DATA TO EXAMINE -
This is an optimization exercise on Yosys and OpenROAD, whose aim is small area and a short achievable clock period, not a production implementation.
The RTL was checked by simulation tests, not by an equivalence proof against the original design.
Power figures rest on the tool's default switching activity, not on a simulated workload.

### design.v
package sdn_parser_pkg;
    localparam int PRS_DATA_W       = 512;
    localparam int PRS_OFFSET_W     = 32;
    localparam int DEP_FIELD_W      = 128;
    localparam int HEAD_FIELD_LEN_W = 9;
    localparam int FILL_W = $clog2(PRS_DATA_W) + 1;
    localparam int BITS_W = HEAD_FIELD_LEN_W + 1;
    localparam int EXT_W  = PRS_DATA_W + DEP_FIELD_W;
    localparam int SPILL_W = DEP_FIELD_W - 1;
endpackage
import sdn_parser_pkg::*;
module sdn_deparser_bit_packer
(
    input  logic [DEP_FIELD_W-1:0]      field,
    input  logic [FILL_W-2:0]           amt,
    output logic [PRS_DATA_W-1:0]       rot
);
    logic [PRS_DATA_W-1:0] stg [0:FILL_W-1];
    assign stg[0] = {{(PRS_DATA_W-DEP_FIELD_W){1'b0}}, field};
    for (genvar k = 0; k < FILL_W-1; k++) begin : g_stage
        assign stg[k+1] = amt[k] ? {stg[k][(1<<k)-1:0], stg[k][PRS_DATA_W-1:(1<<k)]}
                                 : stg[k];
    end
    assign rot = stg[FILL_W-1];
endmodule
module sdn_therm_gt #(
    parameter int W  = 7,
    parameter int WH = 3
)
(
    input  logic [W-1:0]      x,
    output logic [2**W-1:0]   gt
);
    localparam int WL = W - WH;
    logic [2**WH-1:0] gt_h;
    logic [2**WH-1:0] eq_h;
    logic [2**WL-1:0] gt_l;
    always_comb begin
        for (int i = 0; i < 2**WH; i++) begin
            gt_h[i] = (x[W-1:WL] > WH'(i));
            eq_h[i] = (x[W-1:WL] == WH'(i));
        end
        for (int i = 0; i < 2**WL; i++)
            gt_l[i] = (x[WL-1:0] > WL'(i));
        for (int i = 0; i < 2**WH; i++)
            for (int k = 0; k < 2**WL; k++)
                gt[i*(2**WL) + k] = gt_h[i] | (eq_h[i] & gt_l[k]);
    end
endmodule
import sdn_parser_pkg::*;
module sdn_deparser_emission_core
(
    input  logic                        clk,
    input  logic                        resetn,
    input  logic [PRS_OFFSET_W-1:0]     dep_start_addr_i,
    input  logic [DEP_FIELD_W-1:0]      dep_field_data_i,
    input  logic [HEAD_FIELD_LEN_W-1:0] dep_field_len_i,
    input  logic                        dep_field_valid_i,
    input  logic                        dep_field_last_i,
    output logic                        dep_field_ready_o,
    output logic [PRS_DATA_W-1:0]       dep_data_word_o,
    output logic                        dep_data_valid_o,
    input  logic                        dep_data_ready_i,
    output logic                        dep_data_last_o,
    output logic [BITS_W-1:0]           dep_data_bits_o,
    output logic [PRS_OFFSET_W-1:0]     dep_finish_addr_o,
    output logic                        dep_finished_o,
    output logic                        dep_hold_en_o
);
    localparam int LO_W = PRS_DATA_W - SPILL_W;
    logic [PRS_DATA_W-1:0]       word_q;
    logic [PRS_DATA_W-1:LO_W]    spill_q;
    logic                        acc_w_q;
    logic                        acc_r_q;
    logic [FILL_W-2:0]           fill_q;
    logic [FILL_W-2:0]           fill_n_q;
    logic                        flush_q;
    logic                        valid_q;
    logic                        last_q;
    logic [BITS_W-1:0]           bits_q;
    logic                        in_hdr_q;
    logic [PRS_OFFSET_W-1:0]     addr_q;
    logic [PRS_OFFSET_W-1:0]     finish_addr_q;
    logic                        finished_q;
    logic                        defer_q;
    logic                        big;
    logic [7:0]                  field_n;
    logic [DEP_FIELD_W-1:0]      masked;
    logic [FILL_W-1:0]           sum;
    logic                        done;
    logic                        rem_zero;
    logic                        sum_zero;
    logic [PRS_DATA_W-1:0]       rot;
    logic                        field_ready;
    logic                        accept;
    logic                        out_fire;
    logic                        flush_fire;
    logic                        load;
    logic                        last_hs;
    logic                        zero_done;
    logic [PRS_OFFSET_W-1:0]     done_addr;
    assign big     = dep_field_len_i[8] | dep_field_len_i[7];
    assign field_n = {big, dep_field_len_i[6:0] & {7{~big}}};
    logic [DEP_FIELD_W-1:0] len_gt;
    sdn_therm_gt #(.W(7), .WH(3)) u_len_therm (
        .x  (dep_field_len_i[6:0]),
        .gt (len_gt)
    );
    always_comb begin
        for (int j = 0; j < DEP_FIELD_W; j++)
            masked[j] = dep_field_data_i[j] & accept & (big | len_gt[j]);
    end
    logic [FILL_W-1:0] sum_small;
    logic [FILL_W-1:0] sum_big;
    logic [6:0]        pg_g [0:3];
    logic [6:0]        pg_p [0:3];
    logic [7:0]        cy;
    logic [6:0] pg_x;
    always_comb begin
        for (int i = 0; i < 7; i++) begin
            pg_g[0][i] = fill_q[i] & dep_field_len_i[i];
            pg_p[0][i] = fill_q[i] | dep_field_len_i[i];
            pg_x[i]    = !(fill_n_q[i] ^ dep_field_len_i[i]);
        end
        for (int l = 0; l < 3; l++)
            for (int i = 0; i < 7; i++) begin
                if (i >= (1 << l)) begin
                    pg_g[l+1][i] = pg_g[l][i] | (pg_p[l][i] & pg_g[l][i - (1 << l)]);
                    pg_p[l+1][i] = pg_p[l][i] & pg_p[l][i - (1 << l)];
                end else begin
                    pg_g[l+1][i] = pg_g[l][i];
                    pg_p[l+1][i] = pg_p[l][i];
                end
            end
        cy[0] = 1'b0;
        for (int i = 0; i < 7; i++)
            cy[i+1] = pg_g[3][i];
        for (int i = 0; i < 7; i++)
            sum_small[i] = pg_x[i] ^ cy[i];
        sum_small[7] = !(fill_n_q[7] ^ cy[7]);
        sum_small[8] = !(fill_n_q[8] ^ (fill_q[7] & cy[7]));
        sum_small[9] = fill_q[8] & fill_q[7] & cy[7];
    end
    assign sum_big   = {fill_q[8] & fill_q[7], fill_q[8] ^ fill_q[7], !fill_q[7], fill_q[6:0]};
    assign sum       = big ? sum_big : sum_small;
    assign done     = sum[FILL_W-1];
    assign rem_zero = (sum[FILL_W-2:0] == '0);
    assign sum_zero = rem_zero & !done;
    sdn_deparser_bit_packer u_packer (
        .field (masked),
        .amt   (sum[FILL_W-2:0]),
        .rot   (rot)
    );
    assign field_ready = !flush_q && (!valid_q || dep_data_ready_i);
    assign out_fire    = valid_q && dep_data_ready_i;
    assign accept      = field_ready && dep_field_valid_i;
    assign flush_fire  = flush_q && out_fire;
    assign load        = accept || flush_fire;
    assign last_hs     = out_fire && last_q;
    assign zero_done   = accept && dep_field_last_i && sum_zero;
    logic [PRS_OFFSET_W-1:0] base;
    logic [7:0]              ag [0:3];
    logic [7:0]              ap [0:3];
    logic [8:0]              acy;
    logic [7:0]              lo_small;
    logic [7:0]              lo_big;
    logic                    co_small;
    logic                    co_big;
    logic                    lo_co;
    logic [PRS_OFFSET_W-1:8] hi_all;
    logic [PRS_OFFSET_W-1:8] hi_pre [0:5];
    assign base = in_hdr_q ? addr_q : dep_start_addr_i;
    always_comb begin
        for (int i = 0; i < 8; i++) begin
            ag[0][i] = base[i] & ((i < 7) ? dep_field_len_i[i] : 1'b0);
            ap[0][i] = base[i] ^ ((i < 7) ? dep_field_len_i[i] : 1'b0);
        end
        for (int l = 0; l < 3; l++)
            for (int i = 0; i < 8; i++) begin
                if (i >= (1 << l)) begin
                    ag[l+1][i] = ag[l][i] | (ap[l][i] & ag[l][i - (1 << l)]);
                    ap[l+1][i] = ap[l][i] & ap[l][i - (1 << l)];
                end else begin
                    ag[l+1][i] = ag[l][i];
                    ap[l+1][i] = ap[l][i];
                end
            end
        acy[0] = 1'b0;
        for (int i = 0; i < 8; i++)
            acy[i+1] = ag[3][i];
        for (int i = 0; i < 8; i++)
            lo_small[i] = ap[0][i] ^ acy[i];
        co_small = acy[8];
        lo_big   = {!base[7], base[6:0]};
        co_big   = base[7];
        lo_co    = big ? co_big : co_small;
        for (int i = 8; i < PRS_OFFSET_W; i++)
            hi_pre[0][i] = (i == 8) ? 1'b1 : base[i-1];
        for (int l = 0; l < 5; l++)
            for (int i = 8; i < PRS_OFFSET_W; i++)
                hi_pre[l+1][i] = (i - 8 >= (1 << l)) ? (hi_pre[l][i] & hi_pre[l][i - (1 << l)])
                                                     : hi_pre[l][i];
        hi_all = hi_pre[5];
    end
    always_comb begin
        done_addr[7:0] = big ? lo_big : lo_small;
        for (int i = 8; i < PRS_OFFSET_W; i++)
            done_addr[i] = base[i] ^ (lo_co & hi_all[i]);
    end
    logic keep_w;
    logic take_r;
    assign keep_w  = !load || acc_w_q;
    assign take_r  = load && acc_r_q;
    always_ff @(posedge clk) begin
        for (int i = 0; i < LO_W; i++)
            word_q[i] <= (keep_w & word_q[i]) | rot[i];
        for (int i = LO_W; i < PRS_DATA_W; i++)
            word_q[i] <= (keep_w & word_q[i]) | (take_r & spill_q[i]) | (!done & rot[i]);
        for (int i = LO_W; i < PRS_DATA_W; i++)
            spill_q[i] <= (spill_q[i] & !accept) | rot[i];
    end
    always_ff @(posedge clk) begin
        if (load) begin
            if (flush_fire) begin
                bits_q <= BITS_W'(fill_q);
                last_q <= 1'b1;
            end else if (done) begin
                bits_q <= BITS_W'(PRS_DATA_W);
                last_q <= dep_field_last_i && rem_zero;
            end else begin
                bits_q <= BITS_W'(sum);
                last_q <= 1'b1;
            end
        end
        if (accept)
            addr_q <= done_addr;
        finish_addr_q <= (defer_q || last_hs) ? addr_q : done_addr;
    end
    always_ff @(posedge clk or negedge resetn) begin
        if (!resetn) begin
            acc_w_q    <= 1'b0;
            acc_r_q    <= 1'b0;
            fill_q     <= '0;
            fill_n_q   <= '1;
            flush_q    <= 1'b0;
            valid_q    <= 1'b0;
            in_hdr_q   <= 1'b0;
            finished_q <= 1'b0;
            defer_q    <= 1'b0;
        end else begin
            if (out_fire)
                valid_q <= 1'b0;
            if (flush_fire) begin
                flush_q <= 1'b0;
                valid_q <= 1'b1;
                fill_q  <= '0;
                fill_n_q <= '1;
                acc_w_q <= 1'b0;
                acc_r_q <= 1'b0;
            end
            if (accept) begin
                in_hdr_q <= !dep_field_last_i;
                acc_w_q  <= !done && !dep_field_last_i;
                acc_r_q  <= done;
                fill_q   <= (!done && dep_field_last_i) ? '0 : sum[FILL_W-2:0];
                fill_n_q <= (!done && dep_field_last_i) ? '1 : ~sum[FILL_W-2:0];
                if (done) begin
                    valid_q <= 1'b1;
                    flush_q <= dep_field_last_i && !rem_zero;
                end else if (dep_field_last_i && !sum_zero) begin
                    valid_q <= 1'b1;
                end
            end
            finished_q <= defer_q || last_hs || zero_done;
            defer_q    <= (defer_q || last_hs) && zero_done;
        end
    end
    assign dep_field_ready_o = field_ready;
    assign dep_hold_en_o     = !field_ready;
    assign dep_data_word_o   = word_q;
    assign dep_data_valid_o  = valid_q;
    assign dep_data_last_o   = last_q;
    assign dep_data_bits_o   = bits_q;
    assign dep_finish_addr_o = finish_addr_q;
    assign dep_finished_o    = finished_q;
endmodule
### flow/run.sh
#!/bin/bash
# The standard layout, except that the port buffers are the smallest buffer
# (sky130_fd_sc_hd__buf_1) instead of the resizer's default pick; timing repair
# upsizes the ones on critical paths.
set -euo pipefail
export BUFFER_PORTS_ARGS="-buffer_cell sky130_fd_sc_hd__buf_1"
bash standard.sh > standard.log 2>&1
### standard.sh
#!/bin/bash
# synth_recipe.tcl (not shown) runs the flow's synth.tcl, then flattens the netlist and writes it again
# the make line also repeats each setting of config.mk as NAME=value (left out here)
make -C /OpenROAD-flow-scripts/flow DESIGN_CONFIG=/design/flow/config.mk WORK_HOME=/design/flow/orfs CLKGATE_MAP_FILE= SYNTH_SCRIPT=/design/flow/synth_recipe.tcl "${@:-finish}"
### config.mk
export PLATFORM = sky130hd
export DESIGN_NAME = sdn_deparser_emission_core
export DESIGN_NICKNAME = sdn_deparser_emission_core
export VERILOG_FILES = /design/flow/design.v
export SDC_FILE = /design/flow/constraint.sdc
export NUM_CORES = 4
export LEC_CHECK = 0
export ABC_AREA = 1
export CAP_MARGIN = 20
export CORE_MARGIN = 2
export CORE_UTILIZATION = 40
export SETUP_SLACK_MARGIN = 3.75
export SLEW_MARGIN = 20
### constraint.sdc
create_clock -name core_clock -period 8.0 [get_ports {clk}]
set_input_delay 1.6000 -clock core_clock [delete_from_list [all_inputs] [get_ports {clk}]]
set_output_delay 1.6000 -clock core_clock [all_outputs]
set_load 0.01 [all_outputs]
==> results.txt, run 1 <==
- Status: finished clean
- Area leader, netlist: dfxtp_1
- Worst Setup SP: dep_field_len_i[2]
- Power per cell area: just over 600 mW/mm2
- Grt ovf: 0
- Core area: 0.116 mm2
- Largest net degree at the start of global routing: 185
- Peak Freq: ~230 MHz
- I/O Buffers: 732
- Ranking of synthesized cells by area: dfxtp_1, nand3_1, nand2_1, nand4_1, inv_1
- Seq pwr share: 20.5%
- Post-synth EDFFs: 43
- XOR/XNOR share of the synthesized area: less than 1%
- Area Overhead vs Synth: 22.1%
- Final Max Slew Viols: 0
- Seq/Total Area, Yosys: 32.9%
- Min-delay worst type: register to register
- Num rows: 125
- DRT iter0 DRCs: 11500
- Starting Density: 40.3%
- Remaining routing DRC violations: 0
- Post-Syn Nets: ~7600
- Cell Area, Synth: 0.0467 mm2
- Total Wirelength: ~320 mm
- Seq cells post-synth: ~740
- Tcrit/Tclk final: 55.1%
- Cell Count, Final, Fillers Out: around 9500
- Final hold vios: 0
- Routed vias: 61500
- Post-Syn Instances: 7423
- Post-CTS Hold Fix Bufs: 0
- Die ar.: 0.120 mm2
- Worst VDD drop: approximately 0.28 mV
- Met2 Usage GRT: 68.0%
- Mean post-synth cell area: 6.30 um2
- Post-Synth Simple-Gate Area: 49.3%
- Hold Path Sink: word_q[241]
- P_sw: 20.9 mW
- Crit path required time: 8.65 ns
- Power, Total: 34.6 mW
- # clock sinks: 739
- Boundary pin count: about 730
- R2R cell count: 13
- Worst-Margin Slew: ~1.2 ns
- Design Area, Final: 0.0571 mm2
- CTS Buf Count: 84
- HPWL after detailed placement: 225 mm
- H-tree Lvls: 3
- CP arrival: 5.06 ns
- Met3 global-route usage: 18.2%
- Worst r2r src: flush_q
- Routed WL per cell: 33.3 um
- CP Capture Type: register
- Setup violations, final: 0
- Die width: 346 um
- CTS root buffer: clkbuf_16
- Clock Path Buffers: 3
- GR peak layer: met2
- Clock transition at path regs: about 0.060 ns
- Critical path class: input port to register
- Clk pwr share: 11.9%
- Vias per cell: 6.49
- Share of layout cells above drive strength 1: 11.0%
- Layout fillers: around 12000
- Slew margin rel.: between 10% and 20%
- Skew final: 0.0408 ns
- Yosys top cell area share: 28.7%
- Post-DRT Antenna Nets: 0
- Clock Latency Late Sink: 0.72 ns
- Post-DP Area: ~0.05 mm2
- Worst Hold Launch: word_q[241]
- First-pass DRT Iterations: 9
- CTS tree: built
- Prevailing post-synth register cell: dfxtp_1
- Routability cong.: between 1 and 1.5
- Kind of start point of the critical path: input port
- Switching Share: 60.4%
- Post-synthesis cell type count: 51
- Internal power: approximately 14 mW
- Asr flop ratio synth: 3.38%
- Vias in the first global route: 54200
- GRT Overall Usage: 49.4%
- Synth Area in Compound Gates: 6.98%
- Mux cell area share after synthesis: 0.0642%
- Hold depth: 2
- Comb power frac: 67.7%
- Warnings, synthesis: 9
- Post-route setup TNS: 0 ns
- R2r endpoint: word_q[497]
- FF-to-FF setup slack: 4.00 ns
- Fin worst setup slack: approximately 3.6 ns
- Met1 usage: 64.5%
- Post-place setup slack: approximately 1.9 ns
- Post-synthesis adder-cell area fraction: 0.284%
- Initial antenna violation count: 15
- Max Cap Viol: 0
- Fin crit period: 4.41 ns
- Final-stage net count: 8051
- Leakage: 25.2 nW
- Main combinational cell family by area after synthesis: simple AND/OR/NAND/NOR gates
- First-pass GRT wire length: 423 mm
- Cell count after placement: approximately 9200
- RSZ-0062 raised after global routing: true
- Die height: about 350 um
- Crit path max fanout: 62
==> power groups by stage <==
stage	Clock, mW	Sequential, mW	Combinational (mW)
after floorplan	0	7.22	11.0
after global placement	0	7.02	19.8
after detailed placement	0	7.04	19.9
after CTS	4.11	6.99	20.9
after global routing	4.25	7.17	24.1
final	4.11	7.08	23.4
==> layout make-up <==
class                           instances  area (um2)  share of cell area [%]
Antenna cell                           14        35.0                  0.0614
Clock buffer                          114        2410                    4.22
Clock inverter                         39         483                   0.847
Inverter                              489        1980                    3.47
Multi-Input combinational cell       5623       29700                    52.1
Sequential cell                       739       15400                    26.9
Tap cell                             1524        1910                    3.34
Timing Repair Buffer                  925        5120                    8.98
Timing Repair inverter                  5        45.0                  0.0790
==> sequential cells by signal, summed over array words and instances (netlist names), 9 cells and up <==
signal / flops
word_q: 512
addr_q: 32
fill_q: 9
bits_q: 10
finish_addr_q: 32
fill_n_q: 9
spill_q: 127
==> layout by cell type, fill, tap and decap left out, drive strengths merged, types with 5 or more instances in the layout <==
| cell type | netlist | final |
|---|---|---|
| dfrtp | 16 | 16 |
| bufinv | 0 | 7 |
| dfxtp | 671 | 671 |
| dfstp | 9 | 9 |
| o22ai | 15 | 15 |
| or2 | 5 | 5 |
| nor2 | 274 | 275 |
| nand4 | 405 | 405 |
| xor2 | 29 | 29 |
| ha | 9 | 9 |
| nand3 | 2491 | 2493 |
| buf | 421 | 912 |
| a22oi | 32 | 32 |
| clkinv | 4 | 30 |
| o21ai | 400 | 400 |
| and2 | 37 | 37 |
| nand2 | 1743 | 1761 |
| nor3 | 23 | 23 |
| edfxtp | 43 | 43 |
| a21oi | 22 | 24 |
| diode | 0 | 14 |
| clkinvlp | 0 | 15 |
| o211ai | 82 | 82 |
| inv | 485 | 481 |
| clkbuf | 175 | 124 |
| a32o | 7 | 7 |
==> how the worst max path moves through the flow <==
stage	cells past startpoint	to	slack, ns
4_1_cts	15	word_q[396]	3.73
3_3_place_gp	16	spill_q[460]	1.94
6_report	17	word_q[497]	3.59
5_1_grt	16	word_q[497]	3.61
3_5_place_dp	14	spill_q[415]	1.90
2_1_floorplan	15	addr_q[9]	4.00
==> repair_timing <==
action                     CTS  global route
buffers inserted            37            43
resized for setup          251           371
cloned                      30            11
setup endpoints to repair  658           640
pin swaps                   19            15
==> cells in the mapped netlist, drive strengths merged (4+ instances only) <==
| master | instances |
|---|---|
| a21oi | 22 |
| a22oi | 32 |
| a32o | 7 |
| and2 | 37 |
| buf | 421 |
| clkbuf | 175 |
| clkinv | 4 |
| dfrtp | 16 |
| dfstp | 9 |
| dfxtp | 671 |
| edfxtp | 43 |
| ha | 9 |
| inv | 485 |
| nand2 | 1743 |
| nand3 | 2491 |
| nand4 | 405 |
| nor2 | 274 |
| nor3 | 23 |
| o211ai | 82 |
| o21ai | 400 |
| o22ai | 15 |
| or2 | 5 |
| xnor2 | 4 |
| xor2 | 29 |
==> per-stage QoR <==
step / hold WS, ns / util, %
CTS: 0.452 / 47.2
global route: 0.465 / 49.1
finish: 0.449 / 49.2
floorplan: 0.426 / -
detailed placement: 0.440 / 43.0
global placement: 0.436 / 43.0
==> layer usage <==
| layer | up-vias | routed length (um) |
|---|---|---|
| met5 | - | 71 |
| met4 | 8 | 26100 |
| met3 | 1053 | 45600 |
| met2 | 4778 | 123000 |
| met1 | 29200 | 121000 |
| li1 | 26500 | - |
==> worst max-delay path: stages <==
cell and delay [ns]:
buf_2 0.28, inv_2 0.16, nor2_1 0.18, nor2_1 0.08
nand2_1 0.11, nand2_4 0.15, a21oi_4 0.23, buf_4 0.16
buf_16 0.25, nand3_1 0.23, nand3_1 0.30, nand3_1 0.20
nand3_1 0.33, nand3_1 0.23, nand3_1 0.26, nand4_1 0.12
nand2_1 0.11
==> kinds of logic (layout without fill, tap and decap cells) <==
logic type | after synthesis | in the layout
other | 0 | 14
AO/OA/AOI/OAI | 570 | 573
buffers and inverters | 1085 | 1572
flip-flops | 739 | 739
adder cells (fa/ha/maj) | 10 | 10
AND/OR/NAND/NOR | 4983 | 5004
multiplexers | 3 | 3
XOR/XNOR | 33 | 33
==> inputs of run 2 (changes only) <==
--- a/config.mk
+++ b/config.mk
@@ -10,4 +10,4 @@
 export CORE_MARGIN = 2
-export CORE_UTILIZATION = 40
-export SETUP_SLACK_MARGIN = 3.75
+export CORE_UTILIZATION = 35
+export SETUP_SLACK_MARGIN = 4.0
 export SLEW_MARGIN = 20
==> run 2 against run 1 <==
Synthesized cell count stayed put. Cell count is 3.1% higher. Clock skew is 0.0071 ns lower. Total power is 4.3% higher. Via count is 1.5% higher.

ASSIGNED TASK -
Copy back the listing above exactly, but only from the line with "4778 | 123000 |" through the line with "adder cells (fa/ha/maj) | 10 | 10", both ends included.

EXERCISE SOLUTION -
| met2 | 4778 | 123000 |
| met1 | 29200 | 121000 |
| li1 | 26500 | - |
==> worst max-delay path: stages <==
cell and delay [ns]:
buf_2 0.28, inv_2 0.16, nor2_1 0.18, nor2_1 0.08
nand2_1 0.11, nand2_4 0.15, a21oi_4 0.23, buf_4 0.16
buf_16 0.25, nand3_1 0.23, nand3_1 0.30, nand3_1 0.20
nand3_1 0.33, nand3_1 0.23, nand3_1 0.26, nand4_1 0.12
nand2_1 0.11
==> kinds of logic (layout without fill, tap and decap cells) <==
logic type | after synthesis | in the layout
other | 0 | 14
AO/OA/AOI/OAI | 570 | 573
buffers and inverters | 1085 | 1572
flip-flops | 739 | 739
adder cells (fa/ha/maj) | 10 | 10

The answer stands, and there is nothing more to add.